_DATA SHOWN_
### config.mk
export PLATFORM = sky130hd
export DESIGN_NAME = analog_top
export DESIGN_NICKNAME = d
export VERILOG_FILES = /design/src/rtl/analog_pkg.sv /design/src/rtl/apb_region_decoder.sv /design/src/rtl/housekeeping_regs.sv /design/src/rtl/adc_frontend.sv /design/src/rtl/prop_feedback.sv /design/src/rtl/dac_backend.sv /design/src/rtl/analog_top.sv
export SDC_FILE = /design/constraint.sdc
export NUM_CORES = 1
export LEC_CHECK = 0
export ABC_AREA = 1
export BUFFER_PORTS_ARGS = -buffer_cell sky130_fd_sc_hd__clkbuf_2
export CORE_ASPECT_RATIO = 1.4
export CORE_MARGIN = 4
export CORE_UTILIZATION = 30
export DETAILED_ROUTE_END_ITERATION = 10
export GPL_TIMING_DRIVEN = 0
export HOLD_SLACK_MARGIN = 0.1
export PLACE_DENSITY_LB_ADDON = 0.12
export RECOVER_POWER = 25
export SYNTH_ARGS = -nofsm -noshare
export SYNTH_HDL_FRONTEND = slang
export SYNTH_SLANG_ARGS = --single-unit
export TNS_END_PERCENT = 100
### constraint.sdc
create_clock -name adc_clk -period 7.74 [get_ports adc_clk]
set_input_delay 0.387 -clock adc_clk [delete_from_list [all_inputs] [get_ports adc_clk]]
set_output_delay 0.387 -clock adc_clk [all_outputs]
set_load 0.01 [all_outputs]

_EXERCISE DESCRIPTION_
Print only these lines, exactly: the one containing "export HOLD_SLACK_MARGIN = 0.1" and all after it to the end of the entries.

_TASK OUTPUT_
export HOLD_SLACK_MARGIN = 0.1
export PLACE_DENSITY_LB_ADDON = 0.12
export RECOVER_POWER = 25
export SYNTH_ARGS = -nofsm -noshare
export SYNTH_HDL_FRONTEND = slang
export SYNTH_SLANG_ARGS = --single-unit
export TNS_END_PERCENT = 100
### constraint.sdc
create_clock -name adc_clk -period 7.74 [get_ports adc_clk]
set_input_delay 0.387 -clock adc_clk [delete_from_list [all_inputs] [get_ports adc_clk]]
set_output_delay 0.387 -clock adc_clk [all_outputs]
set_load 0.01 [all_outputs]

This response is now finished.